FIG. 2A is an enlarged view of the upstream end of the substrate of the present invention, and FIG. 2B is an enlarged view of the downstream end of the substrate.
3A is an enlarged view of an upstream end of a substrate having a configuration different from that of the present invention, and FIG. 3B is an enlarged view of a downstream end of the substrate having a configuration different from that of the present invention.
FIG. 4A is an end view of a formed body of a honeycomb structure prepared for manufacturing the base material of the present invention, and FIG. 4B is a longitudinal sectional view of the formed body.
5A is a plan view of a molding tool used in the substrate manufacturing method of the present invention, and FIG. 5B is a perspective view of the molding tool.
FIG. 6 is a view used for explaining the base material manufacturing method of the present invention, and is a view showing an end face of a molded body.
FIG. 7A is a diagram showing a former molding instrument pressing step in the substrate manufacturing method of the present invention, and FIG. 7B is a diagram showing a subsequent molding instrument pressing step.
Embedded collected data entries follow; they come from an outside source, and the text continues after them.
File: src/rtl/security_system_zoned.sv
// security_system_zoned: multi-zone intruder alarm with debounced inputs and exit/entry delays.
// Latency: a stable zone change moves the state register DEBOUNCE_CYCLES+3 clocks later, arm +4.
// No backpressure; outputs are registered and lag the state register by one clock.

// security_system_zoned_debounce: one-bit 2-flop synchroniser followed by a hold-time filter.
// Latency: the filtered level follows a stable raw change DEBOUNCE_CYCLES+2 clocks later.
// No backpressure; pulses shorter than DEBOUNCE_CYCLES never reach the output.
module security_system_zoned_debounce #(
  parameter int DEBOUNCE_CYCLES = 250000
) (
  input  logic i_Clk,
  input  logic i_Reset,
  input  logic i_Raw,
  output logic o_Filt
);

  localparam int CW = $clog2(DEBOUNCE_CYCLES + 1);
  localparam logic [CW-1:0] CNT_LAST = CW'(DEBOUNCE_CYCLES - 1);

  logic          sync1_q;
  logic          sync2_q;
  logic          filt_q;
  logic          filt_d;
  logic [CW-1:0] cnt_q;
  logic [CW-1:0] cnt_d;

  // Count while the synchronised level disagrees with the filtered one; flip on the final count.
  always_comb begin
    filt_d = filt_q;
    cnt_d  = '0;
    if (sync2_q != filt_q) begin
      if (cnt_q == CNT_LAST) begin
        filt_d = sync2_q;
      end else begin
        cnt_d = cnt_q + CW'(1);
      end
    end
  end

  // Synchroniser chain and filter state.
  always_ff @(posedge i_Clk or posedge i_Reset) begin
    if (i_Reset) begin
      sync1_q <= 1'b0;
      sync2_q <= 1'b0;
      filt_q  <= 1'b0;
      cnt_q   <= '0;
    end else begin
      sync1_q <= i_Raw;
      sync2_q <= sync1_q;
      filt_q  <= filt_d;
      cnt_q   <= cnt_d;
    end
  end

  assign o_Filt = filt_q;

endmodule

// security_system_zoned: arming FSM, tripped-zone map and LED drivers over debounced inputs.
// Latency: state register reacts DEBOUNCE_CYCLES+3 (zone) / +4 (arm) after a raw change.
// No backpressure; every output is a flop fed from the current state register.
module security_system_zoned #(
  parameter int                   NUM_ZONES          = 4,
  parameter logic [NUM_ZONES-1:0] ENTRY_ZONE_MASK    = 4'b0001,
  parameter int                   DEBOUNCE_CYCLES    = 250000,
  parameter int                   EXIT_DELAY_CYCLES  = 2500000,
  parameter int                   ENTRY_DELAY_CYCLES = 2500000,
  parameter int                   BLINK_HALF_CYCLES  = 1250000
) (
  input  logic                 i_Clk,
  input  logic                 i_Reset,
  input  logic [NUM_ZONES-1:0] i_Zone,
  input  logic [NUM_ZONES-1:0] i_Zone_Enable,
  input  logic                 i_Arm,
  output logic                 o_LED_Armed,
  output logic                 o_LED_Alarm,
  output logic [NUM_ZONES-1:0] o_Zone_Status,
  output logic [NUM_ZONES-1:0] o_Tripped_Zones,
  output logic [2:0]           o_State
);

  localparam int DMAX = (EXIT_DELAY_CYCLES > ENTRY_DELAY_CYCLES) ? EXIT_DELAY_CYCLES
                                                                 : ENTRY_DELAY_CYCLES;
  localparam int DW   = $clog2(DMAX + 1);
  localparam int BW   = $clog2(BLINK_HALF_CYCLES + 1);

  localparam logic [DW-1:0] EXIT_LOAD  = DW'(EXIT_DELAY_CYCLES - 1);
  localparam logic [DW-1:0] ENTRY_LOAD = DW'(ENTRY_DELAY_CYCLES - 1);
  localparam logic [BW-1:0] BLINK_LAST = BW'(BLINK_HALF_CYCLES - 1);

  typedef enum logic [2:0] {
    ST_DISARMED = 3'd0,
    ST_EXIT     = 3'd1,
    ST_ARMED    = 3'd2,
    ST_ENTRY    = 3'd3,
    ST_ALARM    = 3'd4
  } state_t;

  // Filtered inputs
  logic [NUM_ZONES-1:0] zone_f;
  logic                 arm_f;

  // Arm edge detector
  logic arm_prev_q;
  logic arm_prev_d;
  logic arm_pulse_q;
  logic arm_pulse_d;

  // Zone classification
  logic zone_inst;
  logic zone_dly;

  // FSM state and timers
  state_t               state_q;
  state_t               state_d;
  logic [DW-1:0]        dly_cnt_q;
  logic [DW-1:0]        dly_cnt_d;
  logic [BW-1:0]        blink_cnt_q;
  logic [BW-1:0]        blink_cnt_d;
  logic                 blink_q;
  logic                 blink_d;
  logic [NUM_ZONES-1:0] tripped_q;
  logic [NUM_ZONES-1:0] tripped_d;

  // Registered outputs
  logic [2:0]           state_out_q;
  logic [2:0]           state_out_d;
  logic                 led_armed_q;
  logic                 led_armed_d;
  logic                 led_alarm_q;
  logic                 led_alarm_d;

  for (genvar g = 0; g < NUM_ZONES; g++) begin : g_zone
    security_system_zoned_debounce #(
      .DEBOUNCE_CYCLES(DEBOUNCE_CYCLES)
    ) u_zone_db (
      .i_Clk  (i_Clk),
      .i_Reset(i_Reset),
      .i_Raw  (i_Zone[g]),
      .o_Filt (zone_f[g])
    );
  end

  security_system_zoned_debounce #(
    .DEBOUNCE_CYCLES(DEBOUNCE_CYCLES)
  ) u_arm_db (
    .i_Clk  (i_Clk),
    .i_Reset(i_Reset),
    .i_Raw  (i_Arm),
    .o_Filt (arm_f)
  );

  // Bypassed zones drop out here; the mask acts without any filtering.
  assign zone_inst = |(zone_f & i_Zone_Enable & ~ENTRY_ZONE_MASK);
  assign zone_dly  = |(zone_f & i_Zone_Enable & ENTRY_ZONE_MASK);

  // One-cycle pulse on each filtered press; releases are ignored.
  always_comb begin
    arm_prev_d  = arm_f;
    arm_pulse_d = arm_f & ~arm_prev_q;
  end

  // Arm edge-detector flops.
  always_ff @(posedge i_Clk or posedge i_Reset) begin
    if (i_Reset) begin
      arm_prev_q  <= 1'b0;
      arm_pulse_q <= 1'b0;
    end else begin
      arm_prev_q  <= arm_prev_d;
      arm_pulse_q <= arm_pulse_d;
    end
  end

  // Next state, delay/blink timers, tripped map and output values; arm press always wins.
  always_comb begin
    state_d     = state_q;
    dly_cnt_d   = dly_cnt_q;
    tripped_d   = tripped_q;
    blink_d     = blink_q;
    blink_cnt_d = blink_cnt_q;

    // Any enabled zone seen open while armed is remembered until the next arming.
    if (state_q == ST_ARMED || state_q == ST_ENTRY || state_q == ST_ALARM) begin
      tripped_d = tripped_q | (zone_f & i_Zone_Enable);
    end

    case (state_q)
      ST_DISARMED: begin
        if (arm_pulse_q) begin
          state_d   = ST_EXIT;
          dly_cnt_d = EXIT_LOAD;
          tripped_d = '0;
        end
      end
      ST_EXIT: begin
        if (arm_pulse_q) begin
          state_d = ST_DISARMED;
        end else if (dly_cnt_q == '0) begin
          state_d = ST_ARMED;
        end else begin
          dly_cnt_d = dly_cnt_q - DW'(1);
        end
      end
      ST_ARMED: begin
        if (arm_pulse_q) begin
          state_d = ST_DISARMED;
        end else if (zone_inst) begin
          state_d = ST_ALARM;
        end else if (zone_dly) begin
          state_d   = ST_ENTRY;
          dly_cnt_d = ENTRY_LOAD;
        end
      end
      ST_ENTRY: begin
        // A delayed zone closing again does not cancel the countdown.
        if (arm_pulse_q) begin
          state_d = ST_DISARMED;
        end else if (zone_inst || dly_cnt_q == '0) begin
          state_d = ST_ALARM;
        end else begin
          dly_cnt_d = dly_cnt_q - DW'(1);
        end
      end
      ST_ALARM: begin
        if (arm_pulse_q) begin
          state_d = ST_DISARMED;
        end
      end
      default: begin
        state_d = ST_DISARMED;
      end
    endcase

    // Blink restarts lit on entry to a delay state, then toggles every half period.
    if ((state_d == ST_EXIT || state_d == ST_ENTRY) && state_d != state_q) begin
      blink_d     = 1'b1;
      blink_cnt_d = '0;
    end else if (state_q == ST_EXIT || state_q == ST_ENTRY) begin
      if (blink_cnt_q == BLINK_LAST) begin
        blink_d     = ~blink_q;
        blink_cnt_d = '0;
      end else begin
        blink_cnt_d = blink_cnt_q + BW'(1);
      end
    end

    state_out_d = state_q;
    led_alarm_d = (state_q == ST_ALARM);
    case (state_q)
      ST_DISARMED:       led_armed_d = 1'b0;
      ST_EXIT, ST_ENTRY: led_armed_d = blink_q;
      default:           led_armed_d = 1'b1;
    endcase
  end

  // FSM and output registers.
  always_ff @(posedge i_Clk or posedge i_Reset) begin
    if (i_Reset) begin
      state_q     <= ST_DISARMED;
      dly_cnt_q   <= '0;
      tripped_q   <= '0;
      blink_q     <= 1'b0;
      blink_cnt_q <= '0;
      state_out_q <= 3'd0;
      led_armed_q <= 1'b0;
      led_alarm_q <= 1'b0;
    end else begin
      state_q     <= state_d;
      dly_cnt_q   <= dly_cnt_d;
      tripped_q   <= tripped_d;
      blink_q     <= blink_d;
      blink_cnt_q <= blink_cnt_d;
      state_out_q <= state_out_d;
      led_armed_q <= led_armed_d;
      led_alarm_q <= led_alarm_d;
    end
  end

  assign o_State         = state_out_q;
  assign o_LED_Armed     = led_armed_q;
  assign o_LED_Alarm     = led_alarm_q;
  assign o_Zone_Status   = zone_f;
  assign o_Tripped_Zones = tripped_q;

endmodule

File: config.mk
export PLATFORM = sky130hd
export DESIGN_NAME = security_system_zoned
export DESIGN_NICKNAME = d
export VERILOG_FILES = /design/src/rtl/security_system_zoned.sv
export SDC_FILE = /design/constraint.sdc
export NUM_CORES = 1
export LEC_CHECK = 0
export ABC_AREA = 1
export BUFFER_PORTS_ARGS = -buffer_cell sky130_fd_sc_hd__buf_2
export CORE_UTILIZATION = 30
export DETAILED_ROUTE_END_ITERATION = 12
export SYNTH_ARGS = -nofsm -noshare
export SYNTH_HDL_FRONTEND = slang
export SYNTH_SLANG_ARGS = --single-unit
File: constraint.sdc
create_clock -name i_Clk -period 11.5 [get_ports i_Clk]
set_clock_uncertainty 0.1 [all_clocks]
set_input_delay 0.575 -clock i_Clk [delete_from_list [all_inputs] [get_ports i_Clk]]
set_output_delay 0.575 -clock i_Clk [all_outputs]
set_load 0.005 [all_outputs]
# Yosys cells after proc, flatten, opt, wreduce, memory -nomap -nowiden
# Cells that the tools add are included.
[op_classes]
n_mux = 39
bitwise = 5
eq_ne = 26
add_sub_neg = 7
n_reduce_logical = 20
[op_table]
columns = ["cell", "n"]
rows = [
  ["18-bit 2-to-1 mux", 10],
  ["22-bit 2-to-1 mux", 8],
  ["18-bit by 1-bit adder with 18-bit output, second input constant", 5],
  ["18-bit equality test, second input constant", 5],
  ["22-bit one-hot mux with 4 select lines", 1],
  ["21-bit 2-to-1 mux", 3],
  ["3-bit 2-to-1 mux", 9],
  ["22-bit logical NOT", 1],
  ["22-bit by 1-bit subtractor with 22-bit output, second input constant", 1],
  ["21-bit by 1-bit adder with 21-bit output, second input constant", 1],
  ["21-bit equality test, second input constant", 1],
  ["2-bit != test, second input constant", 8],
  ["3-bit one-hot mux with 5 select lines", 1],
  ["4-bit 2-to-1 mux", 3],
  ["2-bit AND reduction", 6],
  ["3-bit by 2-bit equality test with 1-bit output, second input constant", 3],
  ["9-bit AND reduction", 1],
  ["3-bit by 1-bit equality test with 1-bit output, second input constant", 2],
  ["1-bit logical OR", 5],
  ["1-bit != test", 5],
  ["4-bit AND", 1],
  ["4-bit OR", 1],
  ["2-bit nonzero test", 2],
  ["4-bit nonzero test", 1],
  ["other kinds (10)", 13],
]
[word_totals]
input_bits = 11
wordCells = 127
output_inout_bits = 13
register_bits = 163

# Depth between registers and ports, before layout
[depth]
depth_word = 11
depth_mapped = 12
ltp_nobuf = 11

# Modules after synthesis
# From an unflattened synthesis, not the netlist that was laid out.
[hier_totals]
hier_cells = 1147
area_unflattened_um2 = 9337.7
[by_module_without_submodules]
columns = ["mod", "cells_per_inst", "instances", "seq_area_each_um2", "area_per_inst_um2"]
rows = [
  ["security_system_zoned_debounce", 139, 5, 525.5, 1159.9],
  ["security_system_zoned", 452, 1, 1451.4, 3538.4],
]

# Worst setup path after synthesis
# OpenSTA, ideal clock, no wires.
[synth_timing]
path_type = "register to register"
start = "register dly_cnt_q[0]"
end = "register dly_cnt_q[10]"
arrival_time_ns = 1.580
n_path_buf = 1
path_stages_with_launch = 13
required_time_ns = 11.275
setup_time_ns = 0.125
setup_slack_ns = 9.694
synth_period_minus_slack_ns = 1.806
cell_sequence = "dfrtp_1 -> inv_1 -> ha_1 -> nand2_2 -> nor2_1 -> nand3_1 -> nor2_1 -> nor2_2 -> nand2_2 -> inv_2 -> buf_4 -> o21ai_0 -> o21ai_1"
[synth_via]
elab_chain_len = 4
elab_cells_between_ends = 11
cone_classes = "1 x add/sub; 2 x eq/ne; 5 x mux; 3 x reduce/logical"
[synth_lines]
columns = ["element", "line", "rtl"]
rows = [
  ["start: declaration", "116", "logic [DW-1:0] dly_cnt_q;"],
  ["start signal: assignment", "269", "dly_cnt_q <= dly_cnt_d;"],
  ["22-bit by 1-bit subtractor with 22-bit output / 22-bit logical NOT (equally long branches)", "n/a", ""],
  ["22-bit 2-to-1 mux, or another cell as far along", "218", "end else if (zone_inst || dly_cnt_q == '0) begin"],
  ["22-bit 2-to-1 mux, or another cell as far along", "216", "if (arm_pulse_q) begin"],
  ["22-bit one-hot mux with 4 select lines / 9-bit AND reduction (equally long branches)", "n/a", ""],
]
# Parallel ways exist; a longest one is shown, timed or not. The select of a mux whose other input is x is not followed.
# A chain may end at the register's enable or synchronous reset.

# Final worst setup path
[layout_timing]
start = "register state_q[2], in the netlist state_out_d[2]"
end = "register dly_cnt_q[18]"
[layout_via]
elab_chain_len = 3
elab_cells_between_ends = 15
cone_classes = "11 x eq/ne; 1 x mux; 3 x reduce/logical"
[layout_lines]
columns = ["element", "line", "rtl"]
rows = [
  ["start: declaration", "114", "state_t state_q;"],
  ["start signal: assignment", "268", "state_q <= state_d;"],
  ["3-bit by 1-bit equality test with 1-bit output, or another cell as far along", "187", "case (state_q)"],
  ["2-bit != test (no source line) / 4-bit nonzero test (equally long branches)", "n/a", ""],
  ["9-bit AND reduction (no source line)", "n/a", ""],
]
# Parallel ways exist; a longest one is shown, timed or not.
8A is a diagram showing a former molding tool pressing step in a base material manufacturing method different from the present invention, and FIG. 8B is a diagram showing a subsequent molding tool pressing step.
[Explanation of symbols]
DESCRIPTION OF SYMBOLS 1 ... Base material 2 ... Partition 3, 4 ... Passage 5, 6 ... Tapered wall 7 ... Molding tool 8 ... Protrusion 10 ... Molded object

Claims (2)

A base material having a plurality of passages defined by partition walls, the base material being used as an exhaust purification material for purifying components in exhaust gas discharged from a combustion chamber of an internal combustion engine. A method of manufacturing using a molding tool having a working area smaller than the area of an end face and having a plurality of projections, wherein each projection is inserted into a passage adjacent to the passage to be closed. The pressing step of pressing the molding tool against the end face of the base material, and pressing the molding tool against the end face of the base material. In the method of manufacturing the base material by performing a plurality of times while shifting, the molding tool is pressed against a predetermined region of the end face of the base material in the first pressing step, and a part of the molding tool is used in the remaining pressing steps. Protrusion Manufacturing method characterized by forming tool on the end face of the substrate as previously projections in the previous pressing step is inserted into the inserted passage is pressed. In each of the remaining pressing steps, a part of the projection of the molding tool is inserted into the passage in which the molding tool has already been inserted in the previous pressing step and in the vicinity of the boundary line of the area where the molding tool has already been pressed. The manufacturing method according to claim 1, wherein the forming tool is pressed against the end face of the base material.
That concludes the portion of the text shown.